Carbon dots have significant advantages over fluorescent organic dyes and genetically engineered fluorescent proteins, such as high PL quantum yield, photostability, and resistance to metabolic degradation, which endows them with enormous potential for use in bioapplications. While the toxicity testing of carbon dots is required before exploring their bioapplications, Yang et al. [79] used human breast cancer MCF-7 cells and human colorectal adenocarcinoma HT-29 cells (previously reported by other scientists, Yang modified and used it) to assess the in vitro toxicity of carbon dots synthesized by the laser ablation of graphite powder and cement with PEG1500N [80][81][82] as a surface passivation agent. All the observations of cell proliferation, mortality, and viability from both cell lines indicated that the carbon dots exhibited superior biocompatibility, even at concentrations as high as 50 mg/mL, which is much higher than the practical application demand, for example, in living cell imaging.

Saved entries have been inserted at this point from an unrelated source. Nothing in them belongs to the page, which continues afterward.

Source: an optimization exercise on an open RTL-to-GDS flow (aim: small area, a short achievable clock period and few clock cycles per item). Production flows keep margins and buffers that such runs may drop.
Power figures rest on the tool's default switching activity, not on a simulated workload.

// pcmon_top
module pcmon_top (
    input  wire       clk,
    input  wire       rst_n,        
    input  wire       rst_in_n,     
    input  wire       rx_valid,
    input  wire       rx_err,
    input  wire [7:0] rx_data,
    output wire       rx_ready,
    output reg  [7:0] duty1,
    output reg  [7:0] duty2,
    output reg  [7:0] duty3,
    output reg  [7:0] duty4,
    output reg        net_tx,
    output reg        net_rx,
    output reg        act,
    output wire       busy,
    output wire       pix_valid,
    output wire [6:0] pix_x,
    output wire [5:0] pix_y,
    output wire       pix_on,
    output wire       pix_flush,
    input  wire       pix_ready
);
For scale: about 170 flip-flops, roughly 67 I/O pins, ~0.0080 mm2 of cells after synthesis.
Settings: LEC_CHECK=0, CAP_MARGIN=20, CORE_MARGIN=2, CORE_UTILIZATION=40, CTS_BUF_LIST=sky130_fd_sc_hd__clkbuf_4 sky130_fd_sc_hd__clkbuf_8, CTS_CLUSTER_SIZE=40, SETUP_SLACK_MARGIN=4.3, SLEW_MARGIN=20; clock period 7.5 ns.
standard.sh (not shown) runs the stock make flow with config.mk's settings and CLKGATE_MAP_FILE= SYNTH_SCRIPT=/design/flow/synth_recipe.tcl, a recipe that flattens the netlist after the stock synthesis.
==> flow/flow/run.sh <==
#!/bin/bash
# The standard layout, with every port buffered by a plain sky130 buffer
# (buf_1) instead of the delay buffer buffer_ports picks by itself.
set -euo pipefail
export BUFFER_PORTS_ARGS="-buffer_cell sky130_fd_sc_hd__buf_1"
bash standard.sh > standard.log 2>&1
Next try:
--- a/flow/design.v
+++ b/flow/design.v
@@ -64,21 +64,21 @@
             end
         end
     end
 endmodule
 module pcmon_render (
     input  wire        clk,
     input  wire        rst_n,
     input  wire        start,         
     input  wire [5:0]  q0,            
     output wire        qshift,        
-    output reg         busy,
+    output reg         idle,          
     output reg         pix_valid,
     output reg  [6:0]  pix_x,
     output reg  [5:0]  pix_y,
     output reg         pix_on,
     output reg         pix_flush,
     input  wire        pix_ready
 );
     localparam [1:0] S_STARTUP = 2'd0;
     localparam [1:0] S_GLYPH   = 2'd1;
     localparam [1:0] S_BAR     = 2'd2;
@@ -125,38 +125,38 @@
                            ((pix_y == 6'd3) && label_x);
     wire grow = q0 < t0;
     wire same = q0 == t0;
     wire adv  = pix_ready | ~pix_valid;
     wire last_row = pix_on ? (pix_y == t7) : (pix_y + 6'd1 == t7);
     wire gl_col   = pix_x == 7'd123;
     wire [6:0] x_inc = pix_x + 7'd1;
     wire st_su  = state == S_STARTUP;
     wire st_gl  = state == S_GLYPH;
     wire st_bar = state == S_BAR;
-    wire go     = busy & adv & ~pix_flush;                
-    wire c_go   = ~busy & start;                          
-    wire c_end  = busy & adv & pix_flush;                 
+    wire go     = ~idle & adv & ~pix_flush;                
+    wire c_go   = idle & start;                           
+    wire c_end  = ~idle & adv & pix_flush;                 
     wire c_nb   = go & (lpix | (st_bar & ~pix_valid));    
     wire c_fl   = c_nb & k[3];                            
     wire c_bs   = c_nb & ~k[3];                           
     wire c_su   = go & st_su;                             
     wire c_sux  = c_su & (pix_y == 6'd63);                
     wire c_gl   = go & st_gl & ~lpix;
     wire c_glc  = c_gl & gl_col & (pix_y != 6'd7);        
     wire c_glt  = c_gl & gl_col & (pix_y == 6'd7);        
     wire c_glr  = c_gl & ~gl_col;                         
     wire [6:0] x_gl = (pix_x == 7'd122) ? 7'd124 : x_inc;   
     wire c_bar  = go & st_bar & pix_valid & ~lpix;
     wire c_row  = c_bar & lcol;                           
     wire c_col  = c_bar & ~lcol;                          
     wire rot     = c_bs;
-    wire startup = busy & st_su;
+    wire startup = ~idle & st_su;
     assign qshift = rot;
     always @(posedge clk) begin
         if (rot | startup) begin
             t0 <= t1;
             t1 <= t2;
             t2 <= t3;
             t3 <= t4;
             t4 <= t5;
             t5 <= t6;
             t6 <= t7;
@@ -183,32 +183,32 @@
             pix_y <= ({6{c_su | c_glc | (c_row & ~pix_on)}} & y_inc) |
                      ({6{c_row & pix_on}} & y_dec) |
                      ({6{c_go}}  & 6'd1) |
                      ({6{c_glt}} & 6'd4) |
                      ({6{c_bs}}  & y_bs) |
                      ({6{y_hold}} & pix_y);
         end
     end
     always @(posedge clk) begin
         if (!rst_n) begin
-            busy      <= 1'b1;
+            idle      <= 1'b0;
             state     <= S_STARTUP;
             pix_valid <= 1'b1;
             pix_flush <= 1'b0;
             pix_on    <= 1'b1;
             lpix      <= 1'b0;
             glyph     <= 1'b0;
         end else begin
             if (c_go)
                 glyph <= ~glyph;
             if (c_go | c_end)
-                busy <= c_go;
+                idle <= c_end;
             if (c_go)
                 state <= S_GLYPH;
             else if (c_nb)
                 state <= S_BAR;
             if (c_go | c_end | c_nb)
                 pix_valid <= c_go | c_fl | (c_bs & ~same);
             if (c_end | c_fl | c_sux)
                 pix_flush <= c_fl | (c_sux & (pix_x == 7'd127));
             if (c_go)
                 k <= 4'd0;
@@ -251,21 +251,23 @@
     output wire [6:0] pix_x,
     output wire [5:0] pix_y,
     output wire       pix_on,
     output wire       pix_flush,
     input  wire       pix_ready
 );
     localparam [1:0] K_RESET  = 2'd0;
     localparam [1:0] K_SETIND = 2'd1;
     localparam [1:0] K_NET    = 2'd2;
     localparam [1:0] K_RENDER = 2'd3;
-    wire        svc       = ~busy;
+    wire        idle;
+    wire        svc       = idle;
+    assign      busy      = ~idle;
     assign      rx_ready  = svc & rst_in_n;
     wire        byte_take = rx_ready & rx_valid & ~rx_err;
     wire        fin, len0, ok;
     wire [1:0]  kind;
     wire        qshift;
     wire [5:0]  q0;
     wire [7:0]  q5, q6, q7;
     pcmon_decoder u_dec (
         .clk       (clk),
         .rst_n     (rst_n),
@@ -285,21 +287,21 @@
     wire fin_setind = fin & ok & (kind == K_SETIND);
     wire fin_net    = fin & ok & (kind == K_NET);
     wire fin_reset  = (fin | len0) & (kind == K_RESET);
     wire render_start = byte_take & fin_render;
     pcmon_render u_render (
         .clk       (clk),
         .rst_n     (rst_n),
         .start     (render_start),
         .q0        (q0),
         .qshift    (qshift),
-        .busy      (busy),
+        .idle      (idle),
         .pix_valid (pix_valid),
         .pix_x     (pix_x),
         .pix_y     (pix_y),
         .pix_on    (pix_on),
         .pix_flush (pix_flush),
         .pix_ready (pix_ready)
     );
     wire clr_duty = ~rst_in_n | (rx_valid & ~rx_err & fin_reset);
     wire ld_duty  = byte_take & fin_setind;
     wire clr_net  = ~rst_in_n;
What happened: The new run finished with timing, DRC and antenna clean. Worst setup slack gets better by 0.049 ns. Cell area drops slightly. Total power climbs by a few percent. Critical path depth climbs by 1. Non-clock buffer count drops by 3. Clock power drops by roughly a tenth. Via count drops slightly. Sequential share of layout area climbs by 0.29 points. Fmax climbs slightly.
Function was not checked in any run of this note: the RTL went through the layout flow alone.

==> afterwards: timing with drivers on the ports <==
Ports are ideal in the flow. The routed layouts listed here were re-timed in OpenROAD.
Step 1 (the two cells are an assumption about what drives the block):
set clk [get_ports {clk}]
set_driving_cell -lib_cell sky130_fd_sc_hd__clkbuf_16 $clk
set_driving_cell -lib_cell sky130_fd_sc_hd__buf_2 [delete_from_list [all_inputs] $clk]
Step 2 adds t to the input delays and takes it off the output delays; t is the mean of the earliest and latest rising clock arrival at the registers after step 1. Input paths then give back, and output paths get back, about the clock's delay inside the block.
Three values: no drivers, after step 1, after step 2; two values: the first two.
| run | shift t [ns] | slack for setup (ns) | worst hold slack (ns) | pins driven straight from the clock port |
|---|---|---|---|---|
| the first run | 0.486 | 4.140 / 4.094 / 3.881 | 0.418 / 0.418 / 0.418 | 1 |
| the second run | 0.492 | 4.189 / 4.157 / 3.756 | 0.407 / 0.407 / 0.407 | 1 |
After both steps setup and hold are still met in every run listed. The setup slack of the second run, which loses most, moves by -0.032 ns with the drivers and by -0.433 ns with both steps.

10. Carbon Dots Chiral Photonics

Chirality is essential in a number of practical application fields, such as chiral drug recognition, chiral molecular biology, and chiral chemistry [83][84][85]. As a result, as previously proposed by M. Va’zquez-Nakagawa et al. [86], chirality and carbon dots can be combined to form intriguing chiral optics based on carbon dots. The carbon dots used in their groundbreaking research were created by chemically exfoliating graphite with strong sulfuric and nitric acids. The carbon dots’ surface carboxylic acid groups were subsequently converted to acid chlorides using thionyl chloride. When the acid chlorides and the (R) or (S)-2-phenyl-1-propanol reacted simultaneously, enantiomerically pure esters and chiral carbon dots were created (chiral molecular). Enantiomerically esters and chiral carbon dots were formed, and their formation was verified using 13C-NMR and FTIR spectroscopy. The presence of phenyl substituents was suggested by the appearance of peaks in the 13C–NMR. The recent work in this field is the most notable development in the chiral regulation of bioreactions for chiral carbon dots. Xin et al. [87] described the destruction of the cell walls of gram-positive and gram-negative bacteria via carbon dots in the presence of D-glutamic acid, which resulted in the fatality of bacteria. In contrast, the carbon dots formed in the presence of L-glutamic acid demonstrated an insignificant effect on bacterial cells. This implied that antimicrobial nanoagents with chirality can be synthesized from carbon dots. The D-form and L-form of cysteine-based carbon dots were used to regulate the chirality of the enzyme. For instance, L-form cysteine carbon dots reduce the enzymatic activity while D-form cysteine carbon dots enhance the enzymatic activity of the enzyme. According to Li et al. [88], these cysteine-based carbon nanodots have the capacity to affect cellular energy metabolism. We anticipate that other chiral carbon dots-based applications will be investigated in the future [89], and that carbon dots with chirality will emerge as a novel but exciting topic because of their wide applications.